Çok değil daha üç gün önce İçişleri Bakanı Süleyman Soylu Habertürk ekranındaydı. Canlı yayında Veyis Ateş’in sorularını yanıtladı: “Kimse haksızlık yapmasın yani. Bugün Suriyelilerin Türk ekonomisine katkısı var. Bugün Afganların da Türk ekonomisine katkısı var. Yani çok ağır işlerde Türkiye onlardan bugün istifade ediyor. Bunu ben söylememem lazım, bunu söylemesi gerekenler iş camiası…” 

Bakan Soylu’nun sözleri aslında malumun itirafı. Ama Bakan fazla üzülmesin çünkü benzer açıklamalar patron örgütlerince de yapıldı. Mesela, İstanbul Hazır Giyim ve Konfeksiyon İhracatçıları Birliği “Bizi ekonomik krizden Suriyeliler kurtardı” diye beyanatlar verdi. Hatta Suriyeliler gelmese 500 bin Bangladeşli sipariş edeceklerdi. TİSK de geri durmadı ve mülteci sömürüsünün biraz da büyük fabrikalara taşınmasını istedi vs. 

Fakat işin acı tarafı şu ki, “Türk ekonomisine katkı sunduğu” söylenen mülteci işçiler, bugün hâlâ yüzde 98 oranında sigortasız, güvencesiz ve düşük ücretle çalıştırılıyor. Üstelik bunların çoğu çocuk! Göçmen işçilerse emek tacirleri tarafından çoğu zaman pasaportlarına el konarak gece-gündüz fabrikalara, atölyelere kapatılıyor; yangınların, iş cinayetlerinin kucağına atılıyor.  

Peki, “Türk ekonomisine katkı” yaptığı söylenen göçmen ve mülteci emeğinin istismarında durum ne? Bunun için İçişleri Bakanlığı Göç İdaresi Genel Müdürlüğünün yayımladığı “2017 İdare Faaliyet Raporu”na bakmak yeterli. Zira yayımlanan rapora göre 2017 yılında tespit edilebilen “iş gücü istismarı” vakası sadece 52! Türkiye’de çalışan mülteci işçi sayısının 1.4 milyon kişi olduğu gözetildiğinde, yapılan denetimlerin devede kulak olduğu ortada. Dolayısıyla yangınlar ve iş cinayetleri birer kader değil. Tersine patronlar bu pervasız sömürü mekanizmasından cesaret aldığı için bu fabrika yangınları yaşanıyor. Bu nedenle patronlar kadar, AKP Hükümeti ve ilgili bakanlıkların da bu ölümlerde payı bulunuyor. En azından gerekli denetimleri yapmadıkları için.
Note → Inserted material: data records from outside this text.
==> sierra <==
## cpu
module cpu(clk,rst_n, iaddr, instr, wdata, we, addr, re, rdata, hlt);
Settings: LEC_CHECK=0, ABC_AREA=1, CAP_MARGIN=20, CORE_MARGIN=2, CORE_UTILIZATION=72, CTS_CLUSTER_DIAMETER=190, CTS_CLUSTER_SIZE=15, PLACE_DENSITY_LB_ADDON=0.2, SETUP_SLACK_MARGIN=-0.31, SLEW_MARGIN=30; clock period 3.58 ns.
run.sh (not shown) runs the stock make flow with config.mk's settings and CLKGATE_MAP_FILE=.
==> inputs of indigo, as changes to sierra <==
Settings changed: CELL_PAD_IN_SITES_GLOBAL_PLACEMENT set to 2, CORE_ASPECT_RATIO set to 0.88, CORE_MARGIN 2 to 6, CORE_UTILIZATION 72 to 26, CTS_CLUSTER_DIAMETER 190 to not set, CTS_CLUSTER_SIZE 15 to not set, GPL_TIMING_DRIVEN set to 1, PLACE_DENSITY_LB_ADDON 0.2 to not set, SETUP_SLACK_MARGIN -0.31 to 1.39, SLEW_MARGIN 30 to 20.
==> flow/constraint.sdc (replaced) <==
create_clock -name core_clock -period 6.2 [get_ports {clk}]
set_input_delay 1.2400 -clock core_clock [delete_from_list [all_inputs] [get_ports {clk}]]
set_output_delay 1.2400 -clock core_clock [all_outputs]
set_load 0.01 [all_outputs]
==> inputs of fjord, as changes to sierra <==
Settings changed: ABC_AREA 1 to not set, CTS_CLUSTER_DIAMETER 190 to 231, CTS_CLUSTER_SIZE 15 to 71, HOLD_SLACK_MARGIN set to -0.06, PLACE_DENSITY set to 0.65, PLACE_DENSITY_LB_ADDON 0.2 to not set, SETUP_SLACK_MARGIN -0.31 to 0.35, SLEW_MARGIN 30 to 10.
==> flow/constraint.sdc (replaced) <==
create_clock -name core_clock -period 2.83 [get_ports {clk}]
set_input_delay 0.5660 -clock core_clock [delete_from_list [all_inputs] [get_ports {clk}]]
set_output_delay 0.5660 -clock core_clock [all_outputs]
set_load 0.01 [all_outputs]
==> inputs of lagoon, as changes to sierra <==
Settings changed: ABC_AREA 1 to not set, CTS_CLUSTER_DIAMETER 190 to not set, CTS_CLUSTER_SIZE 15 to 40, PLACE_DENSITY_LB_ADDON 0.2 to not set, SLEW_MARGIN 30 to 20.
==> flow/constraint.sdc (replaced) <==
create_clock -name core_clock -period 4.26 [get_ports {clk}]
set_input_delay 0.8520 -clock core_clock [delete_from_list [all_inputs] [get_ports {clk}]]
set_output_delay 0.8520 -clock core_clock [all_outputs]
set_load 0.01 [all_outputs]
==> notes <==
In die area, lagoon and fjord do not differ. The highest critical path depth belongs to indigo, the lowest to sierra. In area after synthesis, fjord and lagoon do not differ. Of lagoon and sierra, lagoon has the higher worst setup slack (gap 0.11 ns). Of lagoon and sierra, sierra has the higher via count (gap 1.2%, measured against sierra). indigo ran to the end with no violations. lagoon completed and failed the layout checks on negative setup slack. fjord stopped in global routing (5_1_grt) (GRT-0116). sierra finished with negative setup slack left. Against sierra, the first-iteration DRC count of indigo is smaller by 68%. Sequential cell count is the same in sierra and indigo. The lowest wire length belongs to sierra, the highest to lagoon. Between sierra and indigo, the lower sequential share of layout area is in sierra (gap 0.78 points).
SENDİKALAR DAHA NE KADAR SESSİZ KALACAK?

Fabrika ve işyerlerinin, iş kazaları ve yangınlara karşı güvenilir hale getirilmesi herkesten çok sendikaların omuzlarındadır. Ölen ya da yaralanan işçilerin mülteci ya da göçmen olmaları bu durumu değiştirmez. Çünkü sigortası olmasa da öldüğünde cebinden vatandaşlık kimliği çıkmasa da işçi işçidir! Ve sendikalar sömürüye karşı ayrımsız bütün işçileri birleştirmek ve örgütlemekle görevlidir.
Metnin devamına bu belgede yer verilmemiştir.